Archive 5Archive 6Archive 7Archive 8Archive 9Archive 10

inaccurate

Hi why is the position of saturn upside down? Its solar maxim was hit during 0 bce now its going towards the sun. However, i don't understand why the picture is upside down when i look at saturn it will be pointed south for some reason. confusing:( — Preceding unsigned comment added by 69.255.25.193 (talk) 18:48, 6 April 2013 (UTC)

Hatnote

Per WP:RELATED, the hatnote for this article is being improperly used and should be removed. Praemonitus (talk) 04:17, 19 April 2013 (UTC)

Indeed, the link to List of gravitationally rounded objects of the Solar System was inappropriate so I removed it. The links to planetary system and star system are appropriate because the word "solar system" is sometimes (inappropriately) used to refer to other stellar systems, so there is a potential confusion. —Alex (ASHill | talk | contribs) 04:42, 19 April 2013 (UTC)
Thank you, that is an improvement. Praemonitus (talk) 04:20, 20 April 2013 (UTC)
It was added because people kept asking why there wasn't a list of objects in the Solar System with all their individual properties. Rather than copy the entire article into this page, it made more sense to add a hatnote. If you can think of another way to do that, let me know. Serendipodous 14:52, 20 April 2013 (UTC)
Ah, thanks for the clarification. The link is currently in See also. A link from "round satellites" in the infobox would make sense. Unfortunately, because the infobox is an allegedly "generic" planetary system infobox, that's not easy. Because {{Template:Infobox planetary system}} isn't used anywhere else, any objection to putting that link in the template? —Alex (ASHill | talk | contribs) 23:54, 20 April 2013 (UTC)
Maybe make it optionally linked and specify the link target in the infobox in the article. --JorisvS (talk) 23:59, 20 April 2013 (UTC)
Done. (My first adventure in conditional statements in templates, so I'd appreciate cleanup if I messed something up!) —Alex (ASHill | talk | contribs) 00:46, 21 April 2013 (UTC)
Looks good. --JorisvS (talk) 09:20, 21 April 2013 (UTC)

New template

I've made a template (Template:Solar System navbox) with content from Template:Lists of Solar System objects and planets illustrations. Can we replace second template with it? --Rezonansowy (talk) 17:54, 2 June 2013 (UTC)

Visual summary section

The 7 by 5 box of assorted solar system objects doesn't give any helpful information about size, location, composition, mass, or orbital relationships that couldn't be better shown with a list or link to such a list. It's supposedly arranged by volume, by there is no relative scale whatsoever; the Sun looks the same size as (actually slightly smaller than) Jupiter. The caption of "selected for size and high-quality imaged" implies this is a list based on prettiness, and if that's the case it might as well be replaced with a link to the commons per WP:Galleries.

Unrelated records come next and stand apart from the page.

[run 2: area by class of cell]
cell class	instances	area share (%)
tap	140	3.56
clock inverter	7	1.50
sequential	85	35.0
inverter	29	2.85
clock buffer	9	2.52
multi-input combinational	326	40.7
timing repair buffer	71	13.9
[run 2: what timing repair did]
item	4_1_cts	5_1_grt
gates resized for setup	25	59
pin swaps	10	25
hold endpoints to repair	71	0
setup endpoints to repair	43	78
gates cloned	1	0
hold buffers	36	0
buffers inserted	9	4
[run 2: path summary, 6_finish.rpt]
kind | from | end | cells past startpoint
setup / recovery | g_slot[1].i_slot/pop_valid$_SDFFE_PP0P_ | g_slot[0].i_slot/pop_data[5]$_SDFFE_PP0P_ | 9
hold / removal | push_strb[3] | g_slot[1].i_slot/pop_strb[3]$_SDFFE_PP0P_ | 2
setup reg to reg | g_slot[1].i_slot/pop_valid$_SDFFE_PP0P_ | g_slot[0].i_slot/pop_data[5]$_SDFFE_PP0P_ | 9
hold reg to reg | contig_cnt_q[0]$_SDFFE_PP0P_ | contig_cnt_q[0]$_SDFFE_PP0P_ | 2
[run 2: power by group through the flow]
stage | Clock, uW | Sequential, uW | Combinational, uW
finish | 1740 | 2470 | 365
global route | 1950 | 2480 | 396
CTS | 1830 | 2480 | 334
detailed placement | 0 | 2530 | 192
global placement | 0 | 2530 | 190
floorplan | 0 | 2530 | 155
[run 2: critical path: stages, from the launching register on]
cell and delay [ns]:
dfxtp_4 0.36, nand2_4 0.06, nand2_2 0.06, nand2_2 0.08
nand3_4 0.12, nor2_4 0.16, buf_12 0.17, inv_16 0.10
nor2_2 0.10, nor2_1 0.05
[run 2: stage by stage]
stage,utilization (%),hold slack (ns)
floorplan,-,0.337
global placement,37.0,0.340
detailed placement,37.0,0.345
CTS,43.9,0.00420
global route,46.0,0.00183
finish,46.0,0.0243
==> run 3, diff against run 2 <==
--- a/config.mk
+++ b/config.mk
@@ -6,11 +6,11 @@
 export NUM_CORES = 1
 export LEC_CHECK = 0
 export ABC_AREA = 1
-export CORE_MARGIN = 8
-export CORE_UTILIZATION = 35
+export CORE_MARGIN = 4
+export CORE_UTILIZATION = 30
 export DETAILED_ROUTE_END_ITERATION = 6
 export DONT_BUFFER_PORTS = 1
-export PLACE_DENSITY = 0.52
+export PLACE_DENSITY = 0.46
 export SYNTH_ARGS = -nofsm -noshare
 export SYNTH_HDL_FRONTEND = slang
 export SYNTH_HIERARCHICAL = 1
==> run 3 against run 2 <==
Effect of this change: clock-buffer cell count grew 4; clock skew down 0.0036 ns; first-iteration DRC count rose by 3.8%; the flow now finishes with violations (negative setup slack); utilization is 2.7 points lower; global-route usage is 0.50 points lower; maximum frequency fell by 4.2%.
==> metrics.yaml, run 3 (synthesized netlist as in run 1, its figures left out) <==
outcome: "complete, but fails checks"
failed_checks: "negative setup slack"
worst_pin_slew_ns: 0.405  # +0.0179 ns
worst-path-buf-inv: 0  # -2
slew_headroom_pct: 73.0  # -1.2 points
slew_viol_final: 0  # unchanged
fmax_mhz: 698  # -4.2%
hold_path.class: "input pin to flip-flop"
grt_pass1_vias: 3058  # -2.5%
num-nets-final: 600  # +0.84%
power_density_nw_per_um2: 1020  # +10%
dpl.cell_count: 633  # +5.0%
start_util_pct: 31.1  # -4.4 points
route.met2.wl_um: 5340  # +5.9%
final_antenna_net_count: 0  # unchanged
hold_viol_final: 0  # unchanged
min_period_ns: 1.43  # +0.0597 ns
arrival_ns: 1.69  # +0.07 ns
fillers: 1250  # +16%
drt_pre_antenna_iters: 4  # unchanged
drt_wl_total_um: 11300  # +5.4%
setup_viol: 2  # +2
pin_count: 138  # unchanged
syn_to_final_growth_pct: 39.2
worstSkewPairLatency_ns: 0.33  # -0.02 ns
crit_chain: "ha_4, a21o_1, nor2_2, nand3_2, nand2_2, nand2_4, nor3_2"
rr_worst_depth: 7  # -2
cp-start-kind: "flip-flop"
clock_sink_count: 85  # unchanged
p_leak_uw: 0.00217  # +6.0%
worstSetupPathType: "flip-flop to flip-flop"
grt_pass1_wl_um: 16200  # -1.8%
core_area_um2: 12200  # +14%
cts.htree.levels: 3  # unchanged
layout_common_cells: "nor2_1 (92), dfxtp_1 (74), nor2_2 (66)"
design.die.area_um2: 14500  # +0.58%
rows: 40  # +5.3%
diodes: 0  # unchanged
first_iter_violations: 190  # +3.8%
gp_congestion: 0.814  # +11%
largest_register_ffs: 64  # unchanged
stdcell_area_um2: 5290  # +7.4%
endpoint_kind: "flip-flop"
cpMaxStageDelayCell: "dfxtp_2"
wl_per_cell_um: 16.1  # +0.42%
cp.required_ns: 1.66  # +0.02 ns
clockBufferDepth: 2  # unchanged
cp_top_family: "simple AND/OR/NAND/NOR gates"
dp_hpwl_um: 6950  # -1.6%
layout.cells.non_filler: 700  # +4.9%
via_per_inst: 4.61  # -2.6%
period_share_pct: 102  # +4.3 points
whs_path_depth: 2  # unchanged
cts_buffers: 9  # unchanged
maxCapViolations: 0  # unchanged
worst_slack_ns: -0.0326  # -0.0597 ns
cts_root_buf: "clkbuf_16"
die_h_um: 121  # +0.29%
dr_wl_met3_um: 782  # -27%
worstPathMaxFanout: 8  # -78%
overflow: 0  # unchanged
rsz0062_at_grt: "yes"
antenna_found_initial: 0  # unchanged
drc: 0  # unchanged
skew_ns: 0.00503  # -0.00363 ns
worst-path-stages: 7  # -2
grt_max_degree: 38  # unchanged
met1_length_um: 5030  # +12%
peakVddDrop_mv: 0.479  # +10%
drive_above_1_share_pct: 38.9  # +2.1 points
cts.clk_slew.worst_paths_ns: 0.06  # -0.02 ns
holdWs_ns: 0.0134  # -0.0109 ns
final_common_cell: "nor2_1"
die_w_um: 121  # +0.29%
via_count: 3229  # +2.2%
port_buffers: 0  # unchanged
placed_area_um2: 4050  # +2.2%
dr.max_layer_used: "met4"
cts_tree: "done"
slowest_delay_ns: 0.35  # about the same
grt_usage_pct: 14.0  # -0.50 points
[config.mk]
export PLATFORM = sky130hd
export DESIGN_NAME = load_store_unit
export DESIGN_NICKNAME = d
export VERILOG_FILES = /design/src/rtl/load_store_unit.sv
export SDC_FILE = /design/constraint.sdc
export NUM_CORES = 1
export LEC_CHECK = 0
export BUFFER_PORTS_ARGS = -buffer_cell sky130_fd_sc_hd__buf_2
export CAP_MARGIN = 10
export CORE_MARGIN = 2
export CORE_UTILIZATION = 30
export CTS_BUF_LIST = sky130_fd_sc_hd__clkbuf_8
export CTS_CLUSTER_DIAMETER = 40
export DETAILED_ROUTE_END_ITERATION = 7
export GPL_TIMING_DRIVEN = 0
export PLACE_DENSITY = 0.59
export SYNTH_ARGS = -nofsm -noshare
export SYNTH_HDL_FRONTEND = slang
export SYNTH_SLANG_ARGS = --single-unit
[constraint.sdc]
create_clock -name clk -period 2 [get_ports clk]
set_input_delay 0 -clock clk [delete_from_list [all_inputs] [get_ports clk]]
set_output_delay 0 -clock clk [all_outputs]
set_load 0.02 [all_outputs]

And the wide to-scale image...just look at the size of it how can a reader be expected to see anything but the sun and black space? It might as well been a solid black strip for all its usefulness. What does this section add? Reatlas (talk) 14:49, 16 July 2013 (UTC)

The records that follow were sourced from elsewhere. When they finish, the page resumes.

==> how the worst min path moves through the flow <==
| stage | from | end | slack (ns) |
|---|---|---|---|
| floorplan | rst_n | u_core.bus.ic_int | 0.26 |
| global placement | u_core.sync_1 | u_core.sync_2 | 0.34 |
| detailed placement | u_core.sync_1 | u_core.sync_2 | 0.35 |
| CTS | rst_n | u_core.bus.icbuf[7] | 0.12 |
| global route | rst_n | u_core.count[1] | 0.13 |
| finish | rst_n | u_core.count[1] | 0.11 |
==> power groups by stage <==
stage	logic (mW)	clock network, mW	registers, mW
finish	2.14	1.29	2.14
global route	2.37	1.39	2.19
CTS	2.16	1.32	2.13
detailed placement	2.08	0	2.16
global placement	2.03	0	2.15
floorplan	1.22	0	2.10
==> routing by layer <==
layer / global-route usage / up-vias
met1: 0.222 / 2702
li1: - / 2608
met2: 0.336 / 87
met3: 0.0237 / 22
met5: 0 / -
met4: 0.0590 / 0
$ cat src/rtl/helios_host_sequencer.sv
// Helios host sequencer: streams one test (optional START, HEADER, measurement
// payload) into the decoder input FIFO, then collects the decoder response
// (iteration count, 16-bit cycle count big-endian, correction bytes) and
// publishes per-test statistics.
//
// Optional feature, enabled by defining SEQ_TIMEOUT_EN: a response watchdog
// that abandons the test after TIMEOUT_CYCLES cycles without an rx byte and
// pulses timeout_o. Without the macro the sequencer waits indefinitely.
//
// Handshake semantics (all channels): a byte transfers on the rising clock
// edge of a cycle in which both valid and ready are high; a valid seen with
// ready low transfers nothing and the source must hold its byte.
module helios_host_sequencer
   import helios_host_sequencer_pkg::*;
#(
   parameter int unsigned MEAS_BYTES     = 18,
   parameter int unsigned CORR_BYTES     = 42,
   parameter int unsigned TIMEOUT_CYCLES = 4096
) (
   input  logic        clk_i,
   input  logic        rst_ni,
   input  logic        run_i,
   input  logic [7:0]  meas_data_i,
   input  logic        meas_valid_i,
   output logic        meas_ready_o,
   output logic [7:0]  tx_data_o,
   output logic        tx_valid_o,
   input  logic        tx_ready_i,
   input  logic [7:0]  rx_data_i,
   input  logic        rx_valid_i,
   output logic        rx_ready_o,
   output logic [7:0]  corr_data_o,
   output logic        corr_valid_o,
   output logic [7:0]  iteration_count_o,
   output logic [15:0] cycle_count_o,
   output logic        result_valid_o,
   output logic [31:0] test_count_o,
   output logic        busy_o,
`ifdef SEQ_TIMEOUT_EN
   output logic        timeout_o,
`endif
   output seq_state_e  state_o
);

   localparam int unsigned MAX_BYTES = max_u(MEAS_BYTES, CORR_BYTES);
   localparam int unsigned CNT_W     = $clog2(MAX_BYTES + 1);

   // Degenerate sizes would collapse counter widths to zero.
   if (MEAS_BYTES < 1 || CORR_BYTES < 1 || TIMEOUT_CYCLES < 2) begin : g_bad_params
      $error("helios_host_sequencer: MEAS_BYTES/CORR_BYTES must be >= 1 and TIMEOUT_CYCLES >= 2");
   end

   seq_state_e        state_q;
   logic              first_q;
   logic [CNT_W-1:0]  cnt_q;
   logic [7:0]        iter_q;
   logic [15:0]       cyc_q;
   logic [31:0]       test_count_q;
   logic              result_valid_q;
   logic              corr_valid_q;
   logic [7:0]        corr_data_q;
   logic              in_rx;
   logic              tx_xfer;
   logic              rx_xfer;

`ifdef SEQ_TIMEOUT_EN
   localparam int unsigned TMO_W = $clog2(TIMEOUT_CYCLES);
   logic [TMO_W-1:0]  tmo_q;
   logic              timeout_q;
   assign timeout_o = timeout_q;
`endif

   assign in_rx   = (state_q == ST_WAIT_RESP) || (state_q == ST_RECV_STATS) ||
                    (state_q == ST_RECV_CORR);
   assign rx_ready_o = in_rx;
   assign tx_xfer = tx_valid_o & tx_ready_i;
   assign rx_xfer = rx_valid_i & rx_ready_o;

   // Steer the tx and meas handshakes: fixed markers, or payload pass-through.
   always_comb begin
      tx_data_o    = 8'h00;
      tx_valid_o   = 1'b0;
      meas_ready_o = 1'b0;
      case (state_q)
         ST_SEND_START: begin
            tx_data_o  = START_DECODING_MSG;
            tx_valid_o = 1'b1;
         end
         ST_SEND_HDR: begin
            tx_data_o  = MEASUREMENT_DATA_HEADER;
            tx_valid_o = 1'b1;
         end
         ST_SEND_MEAS: begin
            tx_data_o    = meas_data_i;
            tx_valid_o   = meas_valid_i;
            meas_ready_o = tx_ready_i;
         end
         default: ;
      endcase
   end

   // Sequencer FSM with its byte counter, statistics and registered pulses.
   always_ff @(posedge clk_i or negedge rst_ni) begin
      if (!rst_ni) begin
         state_q        <= ST_IDLE;
         first_q        <= 1'b1;
         cnt_q          <= '0;
         iter_q         <= 8'h00;
         cyc_q          <= 16'h0000;
         test_count_q   <= 32'h0;
         result_valid_q <= 1'b0;
         corr_valid_q   <= 1'b0;
         corr_data_q    <= 8'h00;
`ifdef SEQ_TIMEOUT_EN
         tmo_q          <= '0;
         timeout_q      <= 1'b0;
`endif
      end else begin
         result_valid_q <= 1'b0;
         corr_valid_q   <= 1'b0;
         case (state_q)
            ST_IDLE: begin
               if (run_i) begin
                  // Only the first test after reset opens a decoding session.
                  state_q <= first_q ? ST_SEND_START : ST_SEND_HDR;
                  first_q <= 1'b0;
                  cnt_q   <= '0;
               end
            end
            ST_SEND_START: begin
               if (tx_xfer) begin
                  state_q <= ST_SEND_HDR;
                  cnt_q   <= '0;
               end
            end
            ST_SEND_HDR: begin
               if (tx_xfer) begin
                  state_q <= ST_SEND_MEAS;
                  cnt_q   <= '0;
               end
            end
            ST_SEND_MEAS: begin
               if (tx_xfer) begin
                  if (cnt_q == CNT_W'(MEAS_BYTES - 1)) begin
                     state_q <= ST_WAIT_RESP;
                     cnt_q   <= '0;
                  end else begin
                     cnt_q <= cnt_q + CNT_W'(1);
                  end
               end
            end
            ST_WAIT_RESP: begin
               if (rx_xfer) begin
                  iter_q  <= rx_data_i;
                  state_q <= ST_RECV_STATS;
                  cnt_q   <= '0;
               end
            end
            ST_RECV_STATS: begin
               if (rx_xfer) begin
                  if (cnt_q == '0) begin
                     cyc_q[15:8] <= rx_data_i;
                     cnt_q       <= CNT_W'(1);
                  end else begin
                     cyc_q[7:0] <= rx_data_i;
                     state_q    <= ST_RECV_CORR;
                     cnt_q      <= '0;
                  end
               end
            end
            ST_RECV_CORR: begin
               if (rx_xfer) begin
                  corr_valid_q <= 1'b1;
                  corr_data_q  <= rx_data_i;
                  if (cnt_q == CNT_W'(CORR_BYTES - 1)) begin
                     state_q        <= ST_IDLE;
                     cnt_q          <= '0;
                     result_valid_q <= 1'b1;
                     test_count_q   <= test_count_q + 32'd1;
                  end else begin
                     cnt_q <= cnt_q + CNT_W'(1);
                  end
               end
            end
            default: begin
               state_q <= ST_IDLE;
               cnt_q   <= '0;
            end
         endcase
`ifdef SEQ_TIMEOUT_EN
         // Watchdog: any rx byte restarts it; expiry abandons the test quietly.
         timeout_q <= 1'b0;
         if (!in_rx || rx_xfer) begin
            tmo_q <= '0;
         end else if (tmo_q == TMO_W'(TIMEOUT_CYCLES - 1)) begin
            tmo_q     <= '0;
            timeout_q <= 1'b1;
            state_q   <= ST_IDLE;
            cnt_q     <= '0;
         end else begin
            tmo_q <= tmo_q + TMO_W'(1);
         end
`endif
      end
   end

   assign corr_data_o       = corr_data_q;
   assign corr_valid_o      = corr_valid_q;
   assign iteration_count_o = iter_q;
   assign cycle_count_o     = cyc_q;
   assign result_valid_o    = result_valid_q;
   assign test_count_o      = test_count_q;
   assign busy_o            = (state_q != ST_IDLE);
   assign state_o           = state_q;

endmodule
### src/rtl/rle_encoder.sv
// Run-length encoder: tracks the open run and hands finished pairs to rle_pair_reg.
module rle_encoder
  import rle_pkg::*;
#(
  parameter int unsigned DATA_W  = rle_pkg::DATA_W,
  parameter int unsigned CNT_W   = rle_pkg::CNT_W,
  parameter int unsigned CNT_MAX = rle_pkg::CNT_MAX
) (
  input logic                 CLK,
  input logic                 RST,
  rle_encoder_if.master       bus
);

  localparam logic [CNT_W-1:0] CntMax = CNT_W'(CNT_MAX);
  localparam logic [CNT_W-1:0] CntOne = CNT_W'(1);

  rle_state_e        state_q;
  logic [DATA_W-1:0] run_sym_q;
  logic [CNT_W-1:0]  run_cnt_q;
  logic [CNT_W-1:0]  cnt_inc;
  logic              hold_valid;
  logic              accept;
  logic              extend;
  logic              push;
  logic [DATA_W-1:0] push_sym;
  logic [CNT_W-1:0]  push_cnt;

  // FLUSH owns the next free slot, so no new byte may enter while it is pending.
  assign bus.in_ready = ~hold_valid & (state_q != StFlush);
  assign accept       = bus.in_valid & bus.in_ready;
  assign cnt_inc      = run_cnt_q + CntOne;
  assign extend       = (bus.in_data == run_sym_q) && (run_cnt_q < CntMax);

  always_comb begin
    push     = 1'b0;
    push_sym = run_sym_q;
    push_cnt = run_cnt_q;
    unique case (state_q)
      StIdle: begin
        if (accept && bus.in_last) begin
          push     = 1'b1;
          push_sym = bus.in_data;
          push_cnt = CntOne;
        end
      end
      StRun: begin
        if (accept) begin
          if (extend) begin
            push     = bus.in_last;
            push_cnt = cnt_inc;
          end else begin
            push = 1'b1;
          end
        end
      end
      StFlush: push = ~hold_valid;
      default: push = 1'b0;
    endcase
  end

  always_ff @(posedge CLK) begin
    if (RST) begin
      state_q   <= StIdle;
      run_sym_q <= '0;
      run_cnt_q <= '0;
    end else begin
      unique case (state_q)
        StIdle: begin
          if (accept) begin
            if (bus.in_last) begin
              run_cnt_q <= '0;
            end else begin
              run_sym_q <= bus.in_data;
              run_cnt_q <= CntOne;
              state_q   <= StRun;
            end
          end
        end
        StRun: begin
          if (accept) begin
            if (extend) begin
              if (bus.in_last) begin
                run_cnt_q <= '0;
                state_q   <= StIdle;
              end else begin
                run_cnt_q <= cnt_inc;
              end
            end else begin
              run_sym_q <= bus.in_data;
              run_cnt_q <= CntOne;
              if (bus.in_last) state_q <= StFlush;
            end
          end
        end
        StFlush: begin
          if (!hold_valid) begin
            run_cnt_q <= '0;
            state_q   <= StIdle;
          end
        end
        default: state_q <= StIdle;
      endcase
    end
  end

  rle_pair_reg #(
    .DATA_W (DATA_W),
    .CNT_W  (CNT_W)
  ) u_pair_reg (
    .clk        (CLK),
    .rst        (RST),
    .push       (push),
    .push_sym   (push_sym),
    .push_cnt   (push_cnt),
    .full       (bus.full),
    .hold_valid (hold_valid),
    .wr_en      (bus.wr_en),
    .data_din   (bus.data_din),
    .data_cin   (bus.data_cin)
  );

endmodule

### src/flat_wrapper.sv
// flat-port wrapper written by rule: the top's interface ports become plain ports
module rle_encoder_flat import rle_pkg::*;
#(
  parameter int unsigned DATA_W  = rle_pkg::DATA_W,
  parameter int unsigned CNT_W   = rle_pkg::CNT_W,
  parameter int unsigned CNT_MAX = rle_pkg::CNT_MAX
)
  (CLK, RST, bus_in_valid, bus_in_data, bus_in_last, bus_full, bus_in_ready, bus_wr_en, bus_data_din, bus_data_cin);
  rle_encoder_if #(.DATA_W(DATA_W), .CNT_W(CNT_W)) bus_i ();
  input logic CLK;
  input logic RST;
  input wire logic [$bits(bus_i.in_valid)-1:0] bus_in_valid;
  input wire logic [$bits(bus_i.in_data)-1:0] bus_in_data;
  input wire logic [$bits(bus_i.in_last)-1:0] bus_in_last;
  input wire logic [$bits(bus_i.full)-1:0] bus_full;
  output wire logic [$bits(bus_i.in_ready)-1:0] bus_in_ready;
  output wire logic [$bits(bus_i.wr_en)-1:0] bus_wr_en;
  output wire logic [$bits(bus_i.data_din)-1:0] bus_data_din;
  output wire logic [$bits(bus_i.data_cin)-1:0] bus_data_cin;
  assign bus_i.in_valid = bus_in_valid;
  assign bus_i.in_data = bus_in_data;
  assign bus_i.in_last = bus_in_last;
  assign bus_i.full = bus_full;
  assign bus_in_ready = bus_i.in_ready;
  assign bus_wr_en = bus_i.wr_en;
  assign bus_data_din = bus_i.data_din;
  assign bus_data_cin = bus_i.data_cin;
  rle_encoder #(.DATA_W(DATA_W), .CNT_W(CNT_W), .CNT_MAX(CNT_MAX)) u_core (.CLK(CLK), .RST(RST), .bus(bus_i));
endmodule
### config.mk
export PLATFORM = sky130hd
export DESIGN_NAME = rle_encoder_flat
export DESIGN_NICKNAME = d
export VERILOG_FILES = /design/src/rtl/rle_pkg.sv /design/src/rtl/rle_encoder_if.sv /design/src/rtl/rle_pair_reg.sv /design/src/rtl/rle_encoder.sv /design/src/flat_wrapper.sv
export SDC_FILE = /design/constraint.sdc
export NUM_CORES = 1
export LEC_CHECK = 0
export CAP_MARGIN = 0
export CORE_UTILIZATION = 30
export CTS_CLUSTER_SIZE = 20
export DETAILED_ROUTE_END_ITERATION = 10
export SLEW_MARGIN = 20
export SYNTH_ARGS = -nofsm -noshare
export SYNTH_HDL_FRONTEND = slang
export SYNTH_SLANG_ARGS = --single-unit
### constraint.sdc
create_clock -name CLK -period 6.05 [get_ports CLK]
set_clock_uncertainty 0.05 [all_clocks]
set_input_delay 0.605 -clock CLK [delete_from_list [all_inputs] [get_ports CLK]]
set_output_delay 0.605 -clock CLK [all_outputs]
set_load 0.02 [all_outputs]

I'm neutral towards it, so it can go if it gets voted down. Serendipodous 15:01, 16 July 2013 (UTC)
I think the big empty black strip is very much unhelpful and would prefer to see it go. There are editors who, in the past, have expressed very strong support for it on the (mistaken, in my opinion) view that we need a single image which conveys both size and distance to scale. I also think the gallery could go, as it's clearly selected for prettiness. —Alex (ASHill | talk | contribs) 21:13, 16 July 2013 (UTC)
I'm neutral w.r.t. the "black strip", but I'd like the gallery to stay- the objects are "selected for size and high-quality imaged" (with "high-quality" apparently just meaning good resolution), not prettiness. (E.g. Pluto does not have any image of a similar resolution as the imaged objects.) But we should probably add a bold "disclaimer": "not to scale". --Roentgenium111 (talk) 22:09, 16 July 2013 (UTC)
I'm against the black strip, ambivalent on the gallery. One pro for the gallery is that it illustrates the degree of visual difference amongst the objects; i.e., how they don't look all alike. Tbayboy (talk) 15:37, 17 July 2013 (UTC)

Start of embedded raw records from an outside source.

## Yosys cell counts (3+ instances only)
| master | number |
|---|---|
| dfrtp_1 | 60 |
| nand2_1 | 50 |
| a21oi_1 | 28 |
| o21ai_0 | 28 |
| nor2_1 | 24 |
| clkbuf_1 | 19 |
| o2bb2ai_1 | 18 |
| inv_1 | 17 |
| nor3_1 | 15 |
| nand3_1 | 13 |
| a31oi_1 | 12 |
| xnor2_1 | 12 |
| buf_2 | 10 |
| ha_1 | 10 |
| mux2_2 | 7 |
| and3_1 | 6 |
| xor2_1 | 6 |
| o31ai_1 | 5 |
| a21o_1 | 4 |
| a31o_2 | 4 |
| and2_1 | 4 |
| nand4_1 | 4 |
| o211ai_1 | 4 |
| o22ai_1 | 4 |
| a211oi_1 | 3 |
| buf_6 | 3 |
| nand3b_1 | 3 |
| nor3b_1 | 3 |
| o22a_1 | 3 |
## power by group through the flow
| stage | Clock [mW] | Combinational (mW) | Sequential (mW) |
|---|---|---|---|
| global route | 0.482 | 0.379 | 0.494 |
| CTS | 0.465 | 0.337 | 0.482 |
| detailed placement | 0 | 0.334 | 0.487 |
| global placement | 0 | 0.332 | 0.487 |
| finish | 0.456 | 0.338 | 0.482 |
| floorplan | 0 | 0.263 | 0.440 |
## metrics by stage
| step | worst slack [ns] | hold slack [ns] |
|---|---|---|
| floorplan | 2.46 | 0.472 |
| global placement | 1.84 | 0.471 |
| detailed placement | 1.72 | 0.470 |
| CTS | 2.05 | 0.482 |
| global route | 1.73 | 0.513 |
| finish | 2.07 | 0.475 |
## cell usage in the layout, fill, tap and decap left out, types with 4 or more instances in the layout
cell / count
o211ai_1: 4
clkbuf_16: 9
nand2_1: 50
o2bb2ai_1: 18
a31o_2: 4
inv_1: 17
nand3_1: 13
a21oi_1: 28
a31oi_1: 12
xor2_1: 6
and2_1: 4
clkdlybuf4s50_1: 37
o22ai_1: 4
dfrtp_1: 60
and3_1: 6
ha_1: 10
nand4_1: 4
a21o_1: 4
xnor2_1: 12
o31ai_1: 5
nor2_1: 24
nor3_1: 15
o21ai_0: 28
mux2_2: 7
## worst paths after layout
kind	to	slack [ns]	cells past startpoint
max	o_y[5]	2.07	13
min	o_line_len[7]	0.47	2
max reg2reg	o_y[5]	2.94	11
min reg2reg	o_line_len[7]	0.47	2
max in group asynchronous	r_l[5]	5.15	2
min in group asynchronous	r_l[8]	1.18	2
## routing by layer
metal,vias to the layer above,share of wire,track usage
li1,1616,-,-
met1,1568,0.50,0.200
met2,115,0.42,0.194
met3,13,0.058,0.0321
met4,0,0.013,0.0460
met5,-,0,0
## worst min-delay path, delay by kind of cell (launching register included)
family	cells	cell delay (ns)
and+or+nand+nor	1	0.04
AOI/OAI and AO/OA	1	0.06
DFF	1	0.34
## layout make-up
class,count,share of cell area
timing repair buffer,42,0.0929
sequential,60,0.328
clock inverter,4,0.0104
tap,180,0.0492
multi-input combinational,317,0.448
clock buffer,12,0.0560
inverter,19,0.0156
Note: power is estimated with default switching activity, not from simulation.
`config.mk`:
```
export PLATFORM = sky130hd
export DESIGN_NAME = rotor_stepper_flat
export DESIGN_NICKNAME = d
export VERILOG_FILES = /design/src/rtl/rotor_stepper_if.sv /design/src/rtl/rotor_stepper.sv /design/src/flat_wrapper.sv
export SDC_FILE = /design/constraint.sdc
export NUM_CORES = 1
export LEC_CHECK = 0
export BUFFER_PORTS_ARGS = -buffer_cell sky130_fd_sc_hd__buf_2
export CORE_MARGIN = 5
export CORE_UTILIZATION = 55
export CTS_BUF_LIST = sky130_fd_sc_hd__clkbuf_4 sky130_fd_sc_hd__clkbuf_8
export CTS_CLUSTER_DIAMETER = 50
export CTS_CLUSTER_SIZE = 12
export DETAILED_ROUTE_END_ITERATION = 6
export GPL_TIMING_DRIVEN = 0
export HOLD_SLACK_MARGIN = 0.15
export PLACE_DENSITY_LB_ADDON = 0.25
export SYNTH_ARGS = -nofsm -noshare
export SYNTH_HDL_FRONTEND = slang
export SYNTH_SLANG_ARGS = --single-unit
```
`constraint.sdc`:
```
create_clock -name clock -period 4.08 [get_ports clock]
set_input_delay 0.816 -clock clock [delete_from_list [all_inputs] [get_ports clock]]
set_output_delay 0.816 -clock clock [all_outputs]
set_load 0.05 [all_outputs]
```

I've removed the scale image/black strip and moved the lists to see also. Reatlas (talk) 09:26, 20 July 2013 (UTC)

What is a comet?

what is meant by comet? — Preceding unsigned comment added by 117.223.5.2 (talk) 06:05, 26 July 2013 (UTC)

Have a look at comet. HiLo48 (talk) 06:15, 26 July 2013 (UTC)

The reason I moved the navbox back to the see also section is because it obviously wasn't working where it was, as can be seen by the comment above. I certainly couldn't see it in my browser, because it was dwarfed by the Solar System infobox. And since those lists are already linked in the navbox, they aren't required. Serendipodous 18:14, 27 July 2013 (UTC)

I agree that the navbox works better further down. In fact, though I appreciate the effort to put it together, I think that it contributes clutter without a purpose. The links in that navbox are mostly in the info box but in better context, and even more are in the collapsible Solar System template at the bottom of the page, again better organised. I think a third attempt to provide consolidated links does more harm than good. —Alex (ASHill | talk | contribs) 19:50, 27 July 2013 (UTC)
Agreed. The template isn't too useful at the top of the page as a sidebar, but if it in the see also it's only duplicating content that should be in the end of page navboxes. Perhaps the horizontal navbox needs reformatting to be more navigable. — Reatlas (talk) 05:43, 28 July 2013 (UTC)

11 Planets

There are actually 11 Planets in the Solar System if you include the three dwarf planets: Pluto, Eris and Ceres.

The Planets in order from the Sun (without dwarf planets) are: Mercury, Venus, Earth, Mars, Jupiter, Saturn, Uranus and Neptune.

The Planets in order from the Sun (with dwarf planets) are: Mercury, Venus, Earth, Mars, Ceres + asteroid belt, Jupiter, Saturn, Uranus, Neptune, Pluto and Eris.

Should you have any queries, contact me on JacquelineFernandez™ — Preceding unsigned comment added by JacquelineFernandez (talkcontribs) 03:01, 31 August 2013 (UTC)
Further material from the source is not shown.